**What you should do:**
All lines in the data that hold the word "bmux" need copying.
*** Opening of Data extracts ***
==> src/rtl/disp_pkg.sv <==
package disp_pkg;
  localparam int NIB_W   = 4;
  localparam int SEG_W   = 7;
  localparam int N_DIGIT = 4;
  localparam int SEL_W   = $clog2(N_DIGIT);
  localparam logic [NIB_W-1:0] BAD_INDEX = 4'hF;
endpackage

==> src/rtl/onehot_index.sv <==
module onehot_index
  import disp_pkg::*;
#(
  parameter int IN_W = 11
) (
  input  logic [IN_W-1:0]  vec,
  output logic [NIB_W-1:0] idx
);
  localparam int CNT_W = $clog2(IN_W + 1);

  logic [CNT_W-1:0] ones;
  logic [NIB_W-1:0] pos;

  always_comb begin
    ones = '0;
    pos  = '0;
    for (int i = 0; i < IN_W; i++) begin
      if (vec[i]) begin
        ones = ones + 1'b1;
        pos  = NIB_W'(i);
      end
    end
    idx = (ones == CNT_W'(1)) ? pos : BAD_INDEX;
  end
endmodule

==> src/rtl/digit_select.sv <==
module digit_select
  import disp_pkg::*;
#(
  parameter int STATE_W = 11
) (
  input  logic [STATE_W-1:0] vec,
  input  logic [NIB_W-1:0]   idx,
  input  logic [SEL_W-1:0]   sel,
  output logic [NIB_W-1:0]   digit
);
  localparam int RAW_DIG = N_DIGIT - 1;
  localparam int PAD_W   = RAW_DIG * NIB_W;

  logic [PAD_W-1:0] padded;
  logic [NIB_W-1:0] nib [N_DIGIT];

  assign padded = {{(PAD_W - STATE_W){1'b0}}, vec};
  assign nib[0] = idx;

  for (genvar k = 1; k < N_DIGIT; k++) begin : g_raw
    assign nib[k] = padded[k*NIB_W-1 -: NIB_W];
  end

  assign digit = nib[sel];
endmodule

==> src/rtl/anode_decode.sv <==
module anode_decode
  import disp_pkg::*;
(
  input  logic [SEL_W-1:0]   sel,
  output logic [N_DIGIT-1:0] an_n
);
  always_comb begin
    an_n = '1;
    an_n[sel] = 1'b0;
  end
endmodule

==> src/rtl/seg_decode.sv <==
module seg_decode
  import disp_pkg::*;
(
  input  logic [NIB_W-1:0] hex,
  output logic [SEG_W-1:0] seg_n
);
  logic [SEG_W-1:0] lit;

  always_comb begin
    unique case (hex)
      4'h0: lit = 7'b0111111;
      4'h1: lit = 7'b0000110;
      4'h2: lit = 7'b1011011;
      4'h3: lit = 7'b1001111;
      4'h4: lit = 7'b1100110;
      4'h5: lit = 7'b1101101;
      4'h6: lit = 7'b1111101;
      4'h7: lit = 7'b0000111;
      4'h8: lit = 7'b1111111;
      4'h9: lit = 7'b1101111;
      4'hA: lit = 7'b1110111;
      4'hB: lit = 7'b1111100;
      4'hC: lit = 7'b0111001;
      4'hD: lit = 7'b1011110;
      4'hE: lit = 7'b1111001;
      default: lit = 7'b1110001;
    endcase
    seg_n = ~lit;
  end
endmodule

==> src/rtl/state_display_scan.sv <==
module state_display_scan
  import disp_pkg::*;
#(
  parameter int STATE_W  = 11,
  parameter int OPEN_BIT = 9
) (
  input  logic               clk,
  input  logic               rst,
  input  logic [1:0]         scan_sel,
  input  logic               slow_clk,
  input  logic [STATE_W-1:0] state_vec,
  output logic [3:0]         an_n,
  output logic [6:0]         seg_n
);
  logic [NIB_W-1:0]   index_d;
  logic [NIB_W-1:0]   digit_d;
  logic [SEG_W-1:0]   seg_d;
  logic [N_DIGIT-1:0] an_d;
  logic               blank_d;

  onehot_index #(.IN_W(STATE_W)) u_index (
    .vec (state_vec),
    .idx (index_d)
  );

  digit_select #(.STATE_W(STATE_W)) u_select (
    .vec   (state_vec),
    .idx   (index_d),
    .sel   (scan_sel),
    .digit (digit_d)
  );

  anode_decode u_anode (
    .sel  (scan_sel),
    .an_n (an_d)
  );

  seg_decode u_seg (
    .hex   (digit_d),
    .seg_n (seg_d)
  );

  assign blank_d = state_vec[OPEN_BIT] & slow_clk;

  always_ff @(posedge clk) begin
    if (rst) begin
      an_n  <= '1;
      seg_n <= '1;
    end else begin
      an_n  <= an_d;
      seg_n <= seg_d | {SEG_W{blank_d}};
    end
  end
endmodule

==> config.mk <==
export PLATFORM = sky130hd
export DESIGN_NAME = state_display_scan
export DESIGN_NICKNAME = d
export VERILOG_FILES = /design/src/rtl/disp_pkg.sv /design/src/rtl/onehot_index.sv /design/src/rtl/digit_select.sv /design/src/rtl/anode_decode.sv /design/src/rtl/seg_decode.sv /design/src/rtl/state_display_scan.sv
export SDC_FILE = /design/constraint.sdc
export NUM_CORES = 1
export LEC_CHECK = 0
export CAP_MARGIN = 20
export CORE_ASPECT_RATIO = 1.1
export CORE_UTILIZATION = 38
export DETAILED_ROUTE_END_ITERATION = 7
export PLACE_DENSITY = 0.68
export REMOVE_ABC_BUFFERS = 1
export SLEW_MARGIN = 20
export SYNTH_ARGS = -nofsm -noshare
export SYNTH_HDL_FRONTEND = slang
export SYNTH_SLANG_ARGS = --single-unit
export TNS_END_PERCENT = 100
==> constraint.sdc <==
create_clock -name clk -period 8.9 [get_ports clk]
set_input_delay 1.78 -clock clk [delete_from_list [all_inputs] [get_ports clk]]
set_output_delay 1.78 -clock clk [all_outputs]
set_load 0.02 [all_outputs]
Yosys cells after proc, flatten, opt, wreduce, memory -nomap -nowiden
Memory sizes are Yosys's and may differ from the RTL's.
Index checks and enable logic that the tools add are counted.
{"block": "word_totals", "ff_bits": 11, "latch_bits": 0, "ram_bits": 0, "mem_bits_ro": 112, "inputBits": 16, "elab_cells": 50, "n_memories": 1}
{"block": "classes", "n_addsub": 10, "multipliers": 0, "div_mod_pow": 0, "magnitude_cmp": 3, "eq_ne": 1, "n_shift": 0, "muxes": 27, "bitwise_logic": 5, "n_reduce_logical": 1}
{"memory": "(name not given)", "words": 16, "width": 7, "read_ports": 1, "rd_clocked_by_memory_dff": 0, "write_ports": 0, "line": "seg_decode.sv:10", "rtl": "unique case (hex)"}
{"op": "$mux 4", "count": 16}
{"op": "$add 4x1->4 const B", "count": 9}
{"op": "$mux 3", "count": 4}
{"op": "$bmux 4 s2", "count": 1}
{"op": "$not 7->7", "count": 1}
{"op": "$or 7x7->7", "count": 1}
{"op": "$eq 4x1->1 const B", "count": 1}
{"op": "$mux 2", "count": 2}
{"op": "$not 4->4", "count": 1}
{"op": "$ge 3x3->1 const B", "count": 1}
{"op": "$lt 2x3->1 const B", "count": 1}
{"op": "$mux 1", "count": 3}
{"op": "$not 2->3", "count": 1}
{"op": "$add 1x1->2 const B", "count": 1}
{"op": "$demux 1 s2", "count": 1}
{"op": "$ge 2x1->1 const B", "count": 1}
{"op": "$and 1x1->1", "count": 1}
{"op": "$logic_and 1x1->1", "count": 1}

Depth between registers and ports, before layout
Gate-level depths: netlist (run 1).
An unclocked memory read counts as a cell.
{"block": "depth", "ltp_word": 29, "ltp_mapped": 36, "ltp_nobuf": 36}

Modules after synthesis
Synthesis (run 1) repeated with hierarchy kept, for this count alone.
{"block": "hier_totals", "cells_unflattened": 177, "hier_area_um2": 1660.3}
{"module": "onehot_index", "instances": 1, "cells_per_inst": 113, "area_per_inst_um2": 965.9, "seq_area_each_um2": 0.0}
{"module": "state_display_scan", "instances": 1, "cells_per_inst": 23, "area_per_inst_um2": 317.8, "seq_area_each_um2": 220.2}
{"module": "seg_decode", "instances": 1, "cells_per_inst": 31, "area_per_inst_um2": 252.7, "seq_area_each_um2": 0.0}
{"module": "digit_select", "instances": 1, "cells_per_inst": 6, "area_per_inst_um2": 101.3, "seq_area_each_um2": 0.0}
{"module": "anode_decode", "instances": 1, "cells_per_inst": 4, "area_per_inst_um2": 22.5, "seq_area_each_um2": 0.0}

Worst setup path before layout (run 1)
Ideal clock, no wire load.
{"block": "synth_timing", "kind": "input-to-reg", "startpoint": "in state_vec[0]", "endpoint": "reg seg_n[0]", "setup_ns": 0.086, "arrival_ns": 8.064, "slack_ns": 0.751, "cell_stages": 35, "n_path_buf": 0, "path_cell_list": "inv_1 ha_1 xor2_1 ha_1 nor2b_1 nor2_1 ha_1 nand2_1 o31ai_1 ha_1 inv_1 a32oi_1 nand2_1 inv_1 ha_1 nand2_1 o21ai_0 ha_1 nand2_1 o21ai_0 a31o_2 ha_1 mux2_2 ha_1 mux2_2 ha_1 or3b_2 o32ai_4 a211oi_2 nand2b_1 inv_1 ha_1 nor3_1 mux2_2 a211oi_1"}
{"block": "synth_between", "elab_chain_len": 29}
{"element": "from (decl)", "line": "state_display_scan.sv:11", "rtl": "input logic [STATE_W-1:0] state_vec,"}
{"element": "$mux 1", "line": "onehot_index.sv:18", "rtl": "if (vec[i]) begin"}
{"element": "$add 1x1->2", "line": "onehot_index.sv:19", "rtl": "ones = ones + 1'b1;"}
{"element": "$mux 4", "line": "onehot_index.sv:18"}
{"element": "$add 4x1->4", "line": "onehot_index.sv:19"}
{"element": "$mux 4", "line": "onehot_index.sv:18"}
{"element": "$add 4x1->4", "line": "onehot_index.sv:19"}
{"element": "$mux 4", "line": "onehot_index.sv:18"}
{"element": "$add 4x1->4", "line": "onehot_index.sv:19"}
{"element": "[... 12 more ...]"}
{"element": "$mux 4", "line": "onehot_index.sv:18"}
{"element": "$eq 4x1->1", "line": "onehot_index.sv:23", "rtl": "idx = (ones == CNT_W'(1)) ? pos : BAD_INDEX;"}
{"element": "$mux 4", "line": "onehot_index.sv:23"}
{"element": "$bmux 4 s2 (*)", "line": "digit_select.sv:24", "rtl": "assign digit = nib[sel];"}
{"element": "$mux 4 (not written as such) (*) (2 in series)", "line": "digit_select.sv:24"}
{"element": "$mem_v2 16x7 (*)"}
{"element": "$not 7->7 (*)", "line": "seg_decode.sv:28", "rtl": "seg_n = ~lit;"}
{"element": "$or 7x7->7 (*)", "line": "state_display_scan.sv:51", "rtl": "seg_n <= seg_d | {SEG_W{blank_d}};"}
{"element": "to (signal assigned)", "line": "state_display_scan.sv:51"}
{"element": "to (decl)", "line": "state_display_scan.sv:13", "rtl": "output logic [6:0] seg_n"}
Every way passes the cells marked *; elsewhere a longest branch is shown, timed or not. The select of a mux whose other input is x is not followed.
A chain may end at the register's enable or synchronous reset.

Final worst setup path (run 1)
{"block": "layout_timing", "startpoint": "in state_vec[1]", "endpoint": "reg seg_n[5]"}
{"block": "layout_between", "elab_chain_len": 27, "word_cells_on_any_way": 37}
{"element": "$mux 4", "line": "onehot_index.sv:18"}
{"element": "$add 4x1->4", "line": "onehot_index.sv:19"}
{"element": "$mux 4", "line": "onehot_index.sv:18"}
{"element": "$add 4x1->4", "line": "onehot_index.sv:19"}
{"element": "$mux 4", "line": "onehot_index.sv:18"}
{"element": "$add 4x1->4", "line": "onehot_index.sv:19"}
{"element": "$mux 4", "line": "onehot_index.sv:18"}
{"element": "$add 4x1->4", "line": "onehot_index.sv:19"}
{"element": "[... 10 more ...]"}
{"element": "$mux 4", "line": "onehot_index.sv:18"}
{"element": "$eq 4x1->1", "line": "onehot_index.sv:23"}
{"element": "$mux 4", "line": "onehot_index.sv:23"}
{"element": "$bmux 4 s2 (*)", "line": "digit_select.sv:24"}
{"element": "$mux 4 (not written as such) (*) (2 in series)", "line": "digit_select.sv:24"}
{"element": "$mem_v2 16x7 (*)"}
{"element": "$not 7->7 (*)", "line": "seg_decode.sv:28"}
{"element": "$or 7x7->7 (*)", "line": "state_display_scan.sv:51"}
Marked as above.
*** Close of Data extracts ***
**Result of the task:**
{"op": "$bmux 4 s2", "count": 1}
{"element": "$bmux 4 s2 (*)", "line": "digit_select.sv:24", "rtl": "assign digit = nib[sel];"}
{"element": "$bmux 4 s2 (*)", "line": "digit_select.sv:24"}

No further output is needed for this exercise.